◆ **Work instruction**
Using the listing below, determine the count of lines with the word "center" and reply only with it.

◆ **Source information**
**src/rtl/cwpg_pkg.sv**
```systemverilog
// shared types and constants of the color wheel pixel generator
package cwpg_pkg;

	// field and register widths
	localparam int CFG_W      = 11;
	localparam int COORD_W    = 10;
	localparam int COLOR_W    = 16;
	localparam int IN_TDATA_W = 24;

	// signed offset from the wheel center, vector and unit-circle datapath widths
	localparam int OFS_W = 11;
	localparam int VEC_W = 28;
	localparam int PNT_W = 18;
	localparam int UNI_W = 17;

	// q2.15 constants of the rotation
	localparam logic signed [PNT_W-1:0] GAIN_Q15 = 18'sd19899;
	localparam logic signed [PNT_W-1:0] ONE_Q15  = 18'sd32768;

	// frame size after reset
	localparam int FRAME_RST = 480;

	// configuration register indexes
	localparam logic REG_FRAME_WIDTH  = 1'b0;
	localparam logic REG_FRAME_HEIGHT = 1'b1;

	// per-pixel flags that travel down the pipeline
	typedef struct packed {
		logic in_frame;
		logic center;
		logic flip;
	} pix_flags_t;

endpackage

```
**src/rtl/color_wheel_pixel_generator_top.sv**
```systemverilog
// color wheel pixel generator: pixel position in, rgb565 hue wheel color out
//
// One pixel is taken per clock while the output is not stalled. Its color passes
// an input stage, a setup stage, one rotation stage for each CORDIC step, a
// saturation stage, a scaling stage and the output register. A stall at the
// output holds the whole pipeline; one more input beat is still taken into an
// input skid register while a finished color waits. Frame sizes above MAX_DIM
// are treated as MAX_DIM, and positions outside the doubled half grid give
// color 0. Write the frame size registers only while no pixel is in flight.
module color_wheel_pixel_generator_top #(
	parameter int MAX_DIM      = 1024,
	parameter int CORDIC_STEPS = 16
) (
	input  logic                              clk,
	input  logic                              arst_n,
	// configuration write port
	input  logic                              cfg_we,
	input  logic                              cfg_index,
	input  logic [cwpg_pkg::CFG_W-1:0]        cfg_wdata,
	// pixel position stream
	input  logic                              s_axis_tvalid,
	output logic                              s_axis_tready,
	input  logic [cwpg_pkg::IN_TDATA_W-1:0]   s_axis_tdata,  // col [9:0], row [19:10], zero pad
	// color stream
	output logic                              m_axis_tvalid,
	input  logic                              m_axis_tready,
	output logic [cwpg_pkg::COLOR_W-1:0]      m_axis_tdata   // color [15:0]
);
	import cwpg_pkg::*;

	localparam int HALF_W = CFG_W - 1;
	localparam int CAP_I  = (MAX_DIM > 2047) ? 2047 : MAX_DIM;
	localparam logic [CFG_W-1:0] CAP_V = CFG_W'(CAP_I);
	localparam logic [HALF_W-1:0] HALF_RST =
		HALF_W'(((FRAME_RST > CAP_I) ? CAP_I : FRAME_RST) / 2);

	// half grid sizes, kept already clamped and halved
	logic [HALF_W-1:0] half_w_q, half_h_q;
	logic [CFG_W-1:0]  cfg_clamped;

	assign cfg_clamped = (cfg_wdata > CAP_V) ? CAP_V : cfg_wdata;

	always_ff @(posedge clk or negedge arst_n) begin
		if (!arst_n) begin
			half_w_q <= HALF_RST;
			half_h_q <= HALF_RST;
		end else if (cfg_we) begin
			case (cfg_index)
				REG_FRAME_WIDTH:  half_w_q <= cfg_clamped[CFG_W-1:1];
				REG_FRAME_HEIGHT: half_h_q <= cfg_clamped[CFG_W-1:1];
				default:          ;
			endcase
		end
	end

	// pipeline advance: output empty or taken
	logic adv;
	logic vld_s5;
	assign adv = !vld_s5 || m_axis_tready;

	// input skid register, fills when a beat arrives during a stall
	logic                  skid_vld_q;
	logic [COORD_W-1:0]    skid_col_q, skid_row_q;
	logic                  in_vld;
	logic [COORD_W-1:0]    in_col, in_row;

	assign s_axis_tready = !skid_vld_q;
	assign in_vld = skid_vld_q || s_axis_tvalid;
	assign in_col = skid_vld_q ? skid_col_q : s_axis_tdata[COORD_W-1:0];
	assign in_row = skid_vld_q ? skid_row_q : s_axis_tdata[2*COORD_W-1:COORD_W];

	always_ff @(posedge clk or negedge arst_n) begin
		if (!arst_n) begin
			skid_vld_q <= 1'b0;
		end else if (adv) begin
			skid_vld_q <= 1'b0;
		end else if (s_axis_tvalid && !skid_vld_q) begin
			skid_vld_q <= 1'b1;
		end
	end

	always_ff @(posedge clk) begin
		if (!adv && s_axis_tvalid && !skid_vld_q) begin
			skid_col_q <= s_axis_tdata[COORD_W-1:0];
			skid_row_q <= s_axis_tdata[2*COORD_W-1:COORD_W];
		end
	end

	// stage 1: half grid point, range check, offset from center
	logic                   vld_s1;
	logic                   inside_s1;
	logic signed [OFS_W-1:0] dx_s1, dy_s1;
	logic [COORD_W-2:0]     px_x, px_y;

	assign px_x = in_col[COORD_W-1:1];
	assign px_y = in_row[COORD_W-1:1];

	always_ff @(posedge clk) begin
		if (adv) begin
			inside_s1 <= ({1'b0, px_x} < half_w_q) && ({1'b0, px_y} < half_h_q);
			dx_s1 <= $signed({2'b00, px_x}) - $signed({2'b00, half_w_q[HALF_W-1:1]});
			dy_s1 <= $signed({2'b00, px_y}) - $signed({2'b00, half_h_q[HALF_W-1:1]});
		end
	end

	// stage 2: fold the left half plane over, scale to the vector format
	localparam int NSTG = CORDIC_STEPS + 1;

	logic                    vld_sc    [0:CORDIC_STEPS];
	pix_flags_t              flags_sc  [0:CORDIC_STEPS];
	logic signed [VEC_W-1:0] vx_sc     [0:CORDIC_STEPS];
	logic signed [VEC_W-1:0] vy_sc     [0:CORDIC_STEPS];
	logic signed [PNT_W-1:0] ux_sc     [0:CORDIC_STEPS];
	logic signed [PNT_W-1:0] uy_sc     [0:CORDIC_STEPS];

	logic                    flip_s1;
	logic signed [OFS_W-1:0] fdx, fdy;

	assign flip_s1 = dx_s1[OFS_W-1];
	assign fdx = flip_s1 ? -dx_s1 : dx_s1;
	assign fdy = flip_s1 ? -dy_s1 : dy_s1;

	always_ff @(posedge clk) begin
		if (adv) begin
			flags_sc[0].in_frame <= inside_s1;
			flags_sc[0].center   <= (dx_s1 == '0) && (dy_s1 == '0);
			flags_sc[0].flip     <= flip_s1;
			vx_sc[0] <= {{(VEC_W-16-OFS_W){fdx[OFS_W-1]}}, fdx, 16'b0};
			vy_sc[0] <= {{(VEC_W-16-OFS_W){fdy[OFS_W-1]}}, fdy, 16'b0};
			ux_sc[0] <= GAIN_Q15;
			uy_sc[0] <= '0;
		end
	end

	// rotation stages: one cordic step each, driving vy toward zero
	for (genvar i = 0; i < CORDIC_STEPS; i++) begin : g_step
		logic up;
		assign up = !vy_sc[i][VEC_W-1];

		always_ff @(posedge clk) begin
			if (adv) begin
				flags_sc[i+1] <= flags_sc[i];
				if (up) begin
					vx_sc[i+1] <= vx_sc[i] + (vy_sc[i] >>> i);
					vy_sc[i+1] <= vy_sc[i] - (vx_sc[i] >>> i);
					ux_sc[i+1] <= ux_sc[i] - (uy_sc[i] >>> i);
					uy_sc[i+1] <= uy_sc[i] + (ux_sc[i] >>> i);
				end else begin
					vx_sc[i+1] <= vx_sc[i] - (vy_sc[i] >>> i);
					vy_sc[i+1] <= vy_sc[i] + (vx_sc[i] >>> i);
					ux_sc[i+1] <= ux_sc[i] + (uy_sc[i] >>> i);
					uy_sc[i+1] <= uy_sc[i] - (ux_sc[i] >>> i);
				end
			end
		end
	end

	// stage 3 (after rotation): unfold, saturate, shift to unsigned 0..65536
	logic                    vld_s3, inside_s3;
	logic [UNI_W-1:0]        uc_s3, us_s3;
	logic signed [PNT_W-1:0] cf, sf, cs, ss;
	pix_flags_t              fl_end;

	assign fl_end = flags_sc[CORDIC_STEPS];
	assign cf = fl_end.flip ? -ux_sc[CORDIC_STEPS] : ux_sc[CORDIC_STEPS];
	assign sf = fl_end.flip ? -uy_sc[CORDIC_STEPS] : uy_sc[CORDIC_STEPS];

	always_comb begin
		if (fl_end.center) begin
			cs = ONE_Q15;
			ss = '0;
		end else begin
			cs = (cf > ONE_Q15) ? ONE_Q15 : ((cf < -ONE_Q15) ? -ONE_Q15 : cf);
			ss = (sf > ONE_Q15) ? ONE_Q15 : ((sf < -ONE_Q15) ? -ONE_Q15 : sf);
		end
	end

	logic signed [PNT_W-1:0] cu, su;
	assign cu = cs + ONE_Q15;
	assign su = ss + ONE_Q15;

	always_ff @(posedge clk) begin
		if (adv) begin
			inside_s3 <= fl_end.in_frame;
			uc_s3 <= cu[UNI_W-1:0];
			us_s3 <= su[UNI_W-1:0];
		end
	end

	// stage 4: scale by 255 and keep the top byte
	logic       vld_s4, inside_s4;
	logic [7:0] r_s4, g_s4;
	logic [UNI_W+7:0] r_prod, g_prod;

	assign r_prod = {uc_s3, 8'b0} - {8'b0, uc_s3};
	assign g_prod = {us_s3, 8'b0} - {8'b0, us_s3};

	always_ff @(posedge clk) begin
		if (adv) begin
			inside_s4 <= inside_s3;
			r_s4 <= r_prod[23:16];
			g_s4 <= g_prod[23:16];
		end
	end

	// stage 5: blue from the mean of red and green, pack rgb565
	logic [COLOR_W-1:0] color_s5;
	logic [8:0]         rg_sum;
	logic [7:0]         blue;

	assign rg_sum = {1'b0, r_s4} + {1'b0, g_s4};
	assign blue = 8'd255 - rg_sum[8:1];

	always_ff @(posedge clk) begin
		if (adv) begin
			color_s5 <= inside_s4 ? {r_s4[7:3], g_s4[7:2], blue[7:3]} : '0;
		end
	end

	// valid bits move with the data
	always_ff @(posedge clk or negedge arst_n) begin
		if (!arst_n) begin
			vld_s1 <= 1'b0;
			for (int k = 0; k < NSTG; k++) vld_sc[k] <= 1'b0;
			vld_s3 <= 1'b0;
			vld_s4 <= 1'b0;
			vld_s5 <= 1'b0;
		end else if (adv) begin
			vld_s1 <= in_vld;
			vld_sc[0] <= vld_s1;
			for (int k = 1; k < NSTG; k++) vld_sc[k] <= vld_sc[k-1];
			vld_s3 <= vld_sc[CORDIC_STEPS];
			vld_s4 <= vld_s3;
			vld_s5 <= vld_s4;
		end
	end

	assign m_axis_tvalid = vld_s5;
	assign m_axis_tdata  = color_s5;

endmodule

```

◆ **Reply to the task**
5